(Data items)
Segment Open

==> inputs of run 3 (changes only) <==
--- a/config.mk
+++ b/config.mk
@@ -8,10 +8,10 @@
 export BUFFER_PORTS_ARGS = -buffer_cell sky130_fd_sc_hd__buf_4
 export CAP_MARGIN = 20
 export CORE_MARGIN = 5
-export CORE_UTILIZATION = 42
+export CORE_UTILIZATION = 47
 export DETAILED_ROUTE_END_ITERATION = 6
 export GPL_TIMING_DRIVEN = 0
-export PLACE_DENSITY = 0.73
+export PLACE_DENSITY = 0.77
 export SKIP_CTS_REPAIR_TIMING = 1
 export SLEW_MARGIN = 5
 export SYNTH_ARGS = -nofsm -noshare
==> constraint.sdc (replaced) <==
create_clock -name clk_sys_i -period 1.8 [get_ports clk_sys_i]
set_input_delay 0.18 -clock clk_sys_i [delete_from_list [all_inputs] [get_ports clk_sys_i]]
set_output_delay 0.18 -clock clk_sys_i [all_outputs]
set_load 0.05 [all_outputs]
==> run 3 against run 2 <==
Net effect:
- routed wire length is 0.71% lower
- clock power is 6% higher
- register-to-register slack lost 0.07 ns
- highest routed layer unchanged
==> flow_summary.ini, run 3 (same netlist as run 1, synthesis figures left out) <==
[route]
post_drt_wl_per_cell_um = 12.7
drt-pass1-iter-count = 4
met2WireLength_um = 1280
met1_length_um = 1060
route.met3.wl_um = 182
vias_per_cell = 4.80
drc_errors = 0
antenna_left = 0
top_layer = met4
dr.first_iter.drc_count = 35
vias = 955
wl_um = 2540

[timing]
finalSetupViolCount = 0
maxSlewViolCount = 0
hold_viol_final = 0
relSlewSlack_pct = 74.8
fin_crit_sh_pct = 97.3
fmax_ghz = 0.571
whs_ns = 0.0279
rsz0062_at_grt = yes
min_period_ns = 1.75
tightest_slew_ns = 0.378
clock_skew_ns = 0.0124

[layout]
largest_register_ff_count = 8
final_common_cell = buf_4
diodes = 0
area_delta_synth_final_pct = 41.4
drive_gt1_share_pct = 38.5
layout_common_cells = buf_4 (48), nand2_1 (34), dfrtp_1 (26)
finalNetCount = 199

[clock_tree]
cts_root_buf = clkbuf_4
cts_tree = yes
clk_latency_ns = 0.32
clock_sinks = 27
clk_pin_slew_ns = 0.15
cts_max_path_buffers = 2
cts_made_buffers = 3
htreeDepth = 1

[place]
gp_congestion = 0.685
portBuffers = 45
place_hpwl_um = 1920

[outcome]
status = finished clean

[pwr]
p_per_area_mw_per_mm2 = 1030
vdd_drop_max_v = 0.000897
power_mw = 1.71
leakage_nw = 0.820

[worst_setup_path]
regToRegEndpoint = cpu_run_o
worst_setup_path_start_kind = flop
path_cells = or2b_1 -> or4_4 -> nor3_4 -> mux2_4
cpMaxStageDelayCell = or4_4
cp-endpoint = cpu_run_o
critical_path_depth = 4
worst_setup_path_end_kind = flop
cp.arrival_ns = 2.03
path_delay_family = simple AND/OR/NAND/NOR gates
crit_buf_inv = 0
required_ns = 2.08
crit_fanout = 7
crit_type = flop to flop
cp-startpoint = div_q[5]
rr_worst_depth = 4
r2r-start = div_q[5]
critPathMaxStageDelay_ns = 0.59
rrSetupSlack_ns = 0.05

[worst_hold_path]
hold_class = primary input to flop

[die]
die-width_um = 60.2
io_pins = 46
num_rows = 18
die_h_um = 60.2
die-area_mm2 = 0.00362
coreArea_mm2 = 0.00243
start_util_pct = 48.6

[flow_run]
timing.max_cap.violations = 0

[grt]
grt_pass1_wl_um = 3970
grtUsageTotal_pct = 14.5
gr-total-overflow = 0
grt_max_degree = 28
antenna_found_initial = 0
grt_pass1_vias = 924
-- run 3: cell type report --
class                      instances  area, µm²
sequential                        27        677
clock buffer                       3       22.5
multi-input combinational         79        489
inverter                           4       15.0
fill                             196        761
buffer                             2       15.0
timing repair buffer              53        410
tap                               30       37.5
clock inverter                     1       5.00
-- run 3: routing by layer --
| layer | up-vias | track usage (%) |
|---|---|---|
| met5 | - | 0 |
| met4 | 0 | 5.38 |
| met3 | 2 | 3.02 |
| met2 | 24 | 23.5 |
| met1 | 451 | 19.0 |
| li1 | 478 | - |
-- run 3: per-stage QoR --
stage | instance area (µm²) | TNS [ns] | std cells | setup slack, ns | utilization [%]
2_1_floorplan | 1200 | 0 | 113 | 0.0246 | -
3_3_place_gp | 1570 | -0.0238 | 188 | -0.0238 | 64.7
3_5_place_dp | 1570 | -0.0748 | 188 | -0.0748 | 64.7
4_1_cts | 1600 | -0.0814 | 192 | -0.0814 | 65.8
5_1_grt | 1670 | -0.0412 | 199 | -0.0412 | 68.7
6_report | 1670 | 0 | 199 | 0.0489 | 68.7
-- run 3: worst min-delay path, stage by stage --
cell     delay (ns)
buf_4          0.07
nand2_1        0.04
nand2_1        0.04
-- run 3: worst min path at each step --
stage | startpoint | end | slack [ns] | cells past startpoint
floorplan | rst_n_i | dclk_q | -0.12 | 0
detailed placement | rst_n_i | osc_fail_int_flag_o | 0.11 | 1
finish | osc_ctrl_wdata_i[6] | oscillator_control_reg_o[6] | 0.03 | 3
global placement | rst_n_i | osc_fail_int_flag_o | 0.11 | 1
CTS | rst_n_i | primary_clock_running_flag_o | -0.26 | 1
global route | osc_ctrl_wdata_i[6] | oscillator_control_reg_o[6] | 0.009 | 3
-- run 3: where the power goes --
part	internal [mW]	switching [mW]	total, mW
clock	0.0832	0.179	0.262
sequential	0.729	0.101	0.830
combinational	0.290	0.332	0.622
[src/design/bidir_port_pkg.sv]
package bidir_port_pkg;
    // Port mode codes for the two bidirectional modes.
    localparam logic [1:0] MODE_BIDIR8 = 2'h2;
    localparam logic [1:0] MODE_BIDIR16 = 2'h3;
    // Synchroniser vector: cs_n, read, sel_b, wdata[8], h1, h3, pa[8], pb[8].
    localparam int SYNC_W = 29;
    localparam logic [28:0] SYNC_RESET = 29'h1000_0000;
    localparam logic [7:0] BYTE_RESET = 8'h00;
    localparam logic [15:0] WORD_RESET = 16'h0000;
    // Request timing, in device clocks; the port delay is first given in half clocks.
    localparam int BUS_REQ_DELAY_CLK = 3;
    localparam int PORT_REQ_DELAY_HALF_CLK = 5;
    localparam int PORT_REQ_DELAY_CLK = (PORT_REQ_DELAY_HALF_CLK + 1) / 2;
    localparam int REQ_HOLD_CLK = 3;
    // Width of a pulsed handshake on the output pins, in clocks.
    localparam int HS_PULSE_CLK = 4;
    localparam int CNT_W = 3;
    // Only these two handshake options exist on the output pins.
    typedef enum logic {HS_INTERLOCKED, HS_PULSED} hs_opt_t;
endpackage
**config.mk**
```make
export PLATFORM = sky130hd
export DESIGN_NAME = adcct_top
export DESIGN_NICKNAME = d
export VERILOG_FILES = /design/src/design/adcct_pkg.sv /design/src/design/adcct_top.sv /design/src/design/adcct_bcgen.sv
export SDC_FILE = /design/constraint.sdc
export NUM_CORES = 1
export LEC_CHECK = 0
export ABC_CLOCK_PERIOD_IN_PS = 2200
export BUFFER_PORTS_ARGS = -buffer_cell sky130_fd_sc_hd__buf_2
export CAP_MARGIN = 20
export CORE_MARGIN = 8
export CORE_UTILIZATION = 45
export CTS_CLUSTER_DIAMETER = 150
export DETAILED_ROUTE_END_ITERATION = 8
export SLEW_MARGIN = 25
export SYNTH_ARGS = -nofsm -noshare
export SYNTH_HDL_FRONTEND = slang
export SYNTH_SLANG_ARGS = --single-unit
export TNS_END_PERCENT = 20
```
**constraint.sdc**
```tcl
create_clock -name mclk -period 2.2 [get_ports mclk]
set_input_delay 0.44 -clock mclk [delete_from_list [all_inputs] [get_ports mclk]]
set_output_delay 0.44 -clock mclk [all_outputs]
set_load 0.005 [all_outputs]
```
**src/design/adcct_pkg.sv**
```systemverilog
package adcct_pkg;
    // divider codes: 00 /4, 01 /2, 10 /16, 11 /8
    localparam logic [1:0] DIV_RST = 2'h0;
    localparam logic [1:0] STS_RST = 2'h0;
    localparam int unsigned CONV_BC = 40;
    localparam int unsigned LOAD_CPU = 2;
    localparam int unsigned CAL_BC = 3328;
    localparam logic [9:0] RES_MIN = 10'h000;
    localparam logic [9:0] RES_MAX = 10'h3ff;
    localparam int unsigned MCLK_MHZ = 40;
    localparam int unsigned MCLK_NS = 25;
    typedef enum logic [2:0] {
        ADCCT_IDLE = 3'b000,
        ADCCT_SAMPLE = 3'b001,
        ADCCT_CONVERT = 3'b010,
        ADCCT_LOAD = 3'b011
    } adcct_state_t;

    // divide ratio minus one for a divider code
    function automatic logic [3:0] div_last(input logic [1:0] code);
        logic [3:0] r;
        r = 4'h3;
        unique case (code)
            2'h0: r = 4'h3;
            2'h1: r = 4'h1;
            2'h2: r = 4'hf;
            2'h3: r = 4'h7;
        endcase
        return r;
    endfunction : div_last

    // sample window in basic clock periods minus one
    function automatic logic [6:0] sts_last(input logic [1:0] code);
        logic [6:0] r;
        r = 7'h07;
        unique case (code)
            2'h0: r = 7'h07;
            2'h1: r = 7'h0f;
            2'h2: r = 7'h1f;
            2'h3: r = 7'h3f;
        endcase
        return r;
    endfunction : sts_last
endpackage : adcct_pkg

```
**src/design/adcct_top.sv**
```systemverilog
`timescale 1ns/1ps
// Operation
// basic clock divided by selected divider code
// sample window length from sample code
// conversion takes sample+40 bc+2 cpu exactly
// calibration after reset, 3328 basic clocks
// divider code resets to divide by four
// conversions allowed during calibration, extending it
// result clamps to 000 or 3ff
// software keeps basic clock 0.5 to 6.25 MHz
// software programs divider soon after reset
// input captured only inside sample window
// busy from sampling to load, then done
module adcct_top (
    input wire logic mclk,
    input wire logic rst_n,
    input wire logic [1:0] conversion_clock_divider_select,
    input wire logic [1:0] sample_time_select,
    input wire logic start,
    input wire logic [10:0] analog_level,
    output logic sample_en,
    output logic busy,
    output logic done,
    output logic cal_active,
    output logic [9:0] result
);
    adcct_pkg::adcct_state_t state_q;
    logic [1:0] div_q;
    logic [1:0] sts_q;
    logic [5:0] bc_cnt_q;
    logic [6:0] smp_cnt_q;
    logic lcnt_q;
    logic [11:0] cal_cnt_q;
    logic cal_q;
    logic [10:0] held_q;
    logic [9:0] result_q;
    logic [9:0] result_d;
    logic done_q;
    logic bc_tick;
    logic go;
    logic is_idle;
    logic smp_end;
    logic conv_end;
    logic load_end;
    logic cal_tick;

    assign is_idle = (state_q == adcct_pkg::ADCCT_IDLE);
    assign go = is_idle && start;

    // last tick of the sample window and of the conversion periods
    assign smp_end = bc_tick && (smp_cnt_q == adcct_pkg::sts_last(sts_q));
    assign conv_end = bc_tick && (bc_cnt_q == 6'(adcct_pkg::CONV_BC - 1));

    // final cpu cycle of the result load
    assign load_end = (state_q == adcct_pkg::ADCCT_LOAD)
        && (lcnt_q == 1'(adcct_pkg::LOAD_CPU - 1));

    // calibration counts basic clocks only while no conversion runs
    assign cal_tick = cal_q && is_idle && bc_tick;

    // a take restarts the divider so every conversion has the same length
    adcct_bcgen u_bcgen (
        .mclk(mclk),
        .rst_n(rst_n),
        .div_sel(div_q),
        .sync(go),
        .bc_tick(bc_tick)
    );

    // settings are latched at idle so a conversion keeps fixed timing
    always_ff @(posedge mclk)
    begin
        if (!rst_n)
            div_q <= adcct_pkg::DIV_RST;
        else if (is_idle)
            div_q <= conversion_clock_divider_select;
    end

    always_ff @(posedge mclk)
    begin
        if (!rst_n)
            sts_q <= adcct_pkg::STS_RST;
        else if (is_idle)
            sts_q <= sample_time_select;
    end

    // conversion sequence: sample, convert, load, back to idle
    always_ff @(posedge mclk)
    begin
        if (!rst_n)
            state_q <= adcct_pkg::ADCCT_IDLE;
        else
        begin
            unique case (state_q)
                adcct_pkg::ADCCT_IDLE:
                begin
                    if (start)
                        state_q <= adcct_pkg::ADCCT_SAMPLE;
                end
                adcct_pkg::ADCCT_SAMPLE:
                begin
                    if (smp_end)
                        state_q <= adcct_pkg::ADCCT_CONVERT;
                end
                adcct_pkg::ADCCT_CONVERT:
                begin
                    if (conv_end)
                        state_q <= adcct_pkg::ADCCT_LOAD;
                end
                adcct_pkg::ADCCT_LOAD:
                begin
                    if (load_end)
                        state_q <= adcct_pkg::ADCCT_IDLE;
                end
                default:
                begin
                    state_q <= adcct_pkg::ADCCT_IDLE;
                end
            endcase
        end
    end

    // basic clock periods spent in the sample window
    always_ff @(posedge mclk)
    begin
        if (!rst_n)
            smp_cnt_q <= 7'h00;
        else if (state_q != adcct_pkg::ADCCT_SAMPLE)
            smp_cnt_q <= 7'h00;
        else if (bc_tick)
            smp_cnt_q <= smp_cnt_q + 7'h01;
    end

    // basic clock periods spent converting
    always_ff @(posedge mclk)
    begin
        if (!rst_n)
            bc_cnt_q <= 6'h00;
        else if (state_q != adcct_pkg::ADCCT_CONVERT)
            bc_cnt_q <= 6'h00;
        else if (bc_tick)
            bc_cnt_q <= bc_cnt_q + 6'h01;
    end

    // cpu cycles spent loading the result
    always_ff @(posedge mclk)
    begin
        if (!rst_n)
            lcnt_q <= 1'b0;
        else if (state_q != adcct_pkg::ADCCT_LOAD)
            lcnt_q <= 1'b0;
        else
            lcnt_q <= 1'b1;
    end

    // track input during sampling only; frozen afterwards
    always_ff @(posedge mclk)
    begin
        if (!rst_n)
            held_q <= 11'h000;
        else if (state_q == adcct_pkg::ADCCT_SAMPLE)
            held_q <= analog_level;
    end

    // bit 10 of the input code marks a level above the reference
    always_comb
    begin
        result_d = held_q[9:0];
        if (held_q[10])
            result_d = adcct_pkg::RES_MAX;
    end

    always_ff @(posedge mclk)
    begin
        if (!rst_n)
            result_q <= adcct_pkg::RES_MIN;
        else if (load_end)
            result_q <= result_d;
    end

    always_ff @(posedge mclk)
    begin
        if (!rst_n)
            done_q <= 1'b0;
        else
            done_q <= load_end;
    end

    always_ff @(posedge mclk)
    begin
        if (!rst_n)
            cal_cnt_q <= 12'h000;
        else if (cal_tick)
            cal_cnt_q <= cal_cnt_q + 12'h001;
    end

    // ends once the full count has passed in idle
    always_ff @(posedge mclk)
    begin
        if (!rst_n)
            cal_q <= 1'b1;
        else if (cal_tick && cal_cnt_q == 12'(adcct_pkg::CAL_BC - 1))
            cal_q <= 1'b0;
    end

    // status pins decoded from the sequence state
    always_comb
    begin
        sample_en = 1'b0;
        busy = 1'b1;
        unique case (state_q)
            adcct_pkg::ADCCT_IDLE:
                busy = 1'b0;
            adcct_pkg::ADCCT_SAMPLE:
                sample_en = 1'b1;
            adcct_pkg::ADCCT_CONVERT,
            adcct_pkg::ADCCT_LOAD:
                busy = 1'b1;
            default:
                busy = 1'b1;
        endcase
    end

    assign done = done_q;
    assign cal_active = cal_q;
    assign result = result_q;
endmodule : adcct_top

```
**src/design/adcct_bcgen.sv**
```systemverilog
`timescale 1ns/1ps
// basic clock tick generator from the cpu clock
module adcct_bcgen (
    input wire logic mclk,
    input wire logic rst_n,
    input wire logic [1:0] div_sel,
    input wire logic sync,
    output logic bc_tick
);
    logic [3:0] cnt_q;

    // sync restarts the period so a conversion starts on a whole period
    always_ff @(posedge mclk)
    begin
        if (!rst_n || sync || cnt_q >= adcct_pkg::div_last(div_sel))
            cnt_q <= 4'h0;
        else
            cnt_q <= cnt_q + 4'h1;
    end

    assign bc_tick = (cnt_q == adcct_pkg::div_last(div_sel)) && !sync;
endmodule : adcct_bcgen

```
==> metrics.md, run 1 <==
| Metric | Value |
|---|---|
| Worst-Skew Late Latency | `0.33 ns` |
| Final Total Pwr | `2.92 mW` |
| Largest stage delay, worst path | `0.36 ns` |
| Final Hold Vio Count | `0` |
| Reg clk slew, reported paths | `0.07 ns` |
| Setup Fix Bufs, Post-CTS | `0` |
| Total Routing Usage GR | `0.129` |
| # clock sinks | `59` |
| Avg Synthesized Cell Area | `9.76 µm²` |
| Site Rows | `28` |
| # H-tree levels | `3` |
| Hold crit path type | `in -> reg` |
| Synth Area in Compound Gates | `0.0741` |
| Worst setup EP type | `flip-flop` |
| Status | `finished, final reports clean` |
| Slowest CP cell | `or3_1` |
| Die area | `0.00869 mm²` |
| Max Clock Freq | `496 MHz` |
| Top cells by area, synth | `dfxtp_1, mux2i_1, ha_1` |
| CTS Root Cell | `clkbuf_8` |
| Main combinational cell family by area after synthesis | `simple AND/OR/NAND/NOR gates` |
| Post-DP Area | `0.00291 mm²` |
| Post-layout min period | `2.02 ns` |
| Crit Path Class | `reg -> reg` |
| Synth warn | `0` |
| Post-synth net total | `305` |
| Core area | `0.00585 mm²` |
| Comb pwr share | `0.231` |
| Cells after Synth | `275` |
| Max Cap Viol | `0` |
| Fillers | `557` |
| Port bufs | `31` |
| Slew HR | `0.566` |
| Netlist cell types | `39` |
| Synthesized area | `0.00269 mm²` |
| Final Util | `0.533` |
| Final ANT Viol Nets | `0` |
| CP Max Fanout | `4` |
| Total Wirelength | `4970 µm` |
| CP Cell Sequence | `nand2b_1 > ha_1 > and4_1 > nand4_1 > a311o_1 > or3_1 > o2111ai_1` |
| #FFs+latches synth | `59` |
| Worst-case clock buffer depth | `2` |
| Vias per cell | `5.01` |
| Max VDD drop | `0.495 mV` |
| First-pass DRT Iterations | `4` |
| Reg power frac | `0.426` |
| Global-route wire length before repair | `8930 µm` |
| Post-synthesis mux area share | `0.0671` |
| Pin count of the biggest net entering global routing | `33` |
| Buffers & Inverters on Critical Path | `0` |
| # IOs | `32` |
| Post-DP HPWL | `3540 µm` |
| Crit path max-delay family | `simple AND/OR/NAND/NOR gates` |
| Switching share of total power | `0.296` |
| Final setup fails | `0` |
| DR WL/cell | `12.7 µm` |
| Worst EP arrival | `2.27 ns` |
| Global placement routability congestion | `0.740` |
| Clock power frac | `0.343` |
| Xor/xnor share of the synthesized area | `0.0718` |
| Vias in the first global route | `1,954` |
| Critical Path Source Type | `flip-flop` |
| DRC Markers | `0` |
| Vias post-DR | `1,962` |
| Antenna diode count | `0` |
| PwrDens | `937 mW/mm²` |
| Switching pwr | `0.865 mW` |
| Final Skew | `0.00918 ns` |
| Fin. max-slew vios | `0` |
| Pleak | `1.32 nW` |
| DR iter-0 viols | `50` |
| Post-synthesis simple-gate area fraction | `0.249` |
| Pint | `2.06 mW` |
| TritonCTS clock tree | `built` |
| Synth Area in Adders | `0.0559` |
| Die Ht | `93.2 µm` |
| Gr ovfl total | `0` |
| Setup TNS | `0 ns` |
| Net count reported at finish | `342` |
| Part of the cycle the worst path needs | `0.917` |
| Die width | `93.2 µm` |
| Worst Max-Slew Pin Slew | `0.650 ns` |
| Design Area, Final | `0.00312 mm²` |
| CP required | `2.45 ns` |
| Final hold slack | `0.366 ns` |
| RSZ-0062 raised after global routing | `no` |
| Starting Density | `0.459` |
| Area grow syn2layout | `16.2%` |
| Initial antenna violation count | `0` |
| Share of layout cells above drive strength 1 | `0.186` |
| Area leader, netlist | `dfxtp_1` |
| TritonCTS Buffers | `9` |
| Sequential-to-total area share from yosys stat | `0.440` |
| Share of the synthesized area in the top cell type | `0.440` |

Segment Closed

§ Aim of the task: Would you copy out exactly the lines above that start at the one containing "worst_setup_path_start_kind = flop" and end at the one containing "[worst_hold_path]", inclusive?

§ Written answer:
worst_setup_path_start_kind = flop
path_cells = or2b_1 -> or4_4 -> nor3_4 -> mux2_4
cpMaxStageDelayCell = or4_4
cp-endpoint = cpu_run_o
critical_path_depth = 4
worst_setup_path_end_kind = flop
cp.arrival_ns = 2.03
path_delay_family = simple AND/OR/NAND/NOR gates
crit_buf_inv = 0
required_ns = 2.08
crit_fanout = 7
crit_type = flop to flop
cp-startpoint = div_q[5]
rr_worst_depth = 4
r2r-start = div_q[5]
critPathMaxStageDelay_ns = 0.59
rrSetupSlack_ns = 0.05

[worst_hold_path]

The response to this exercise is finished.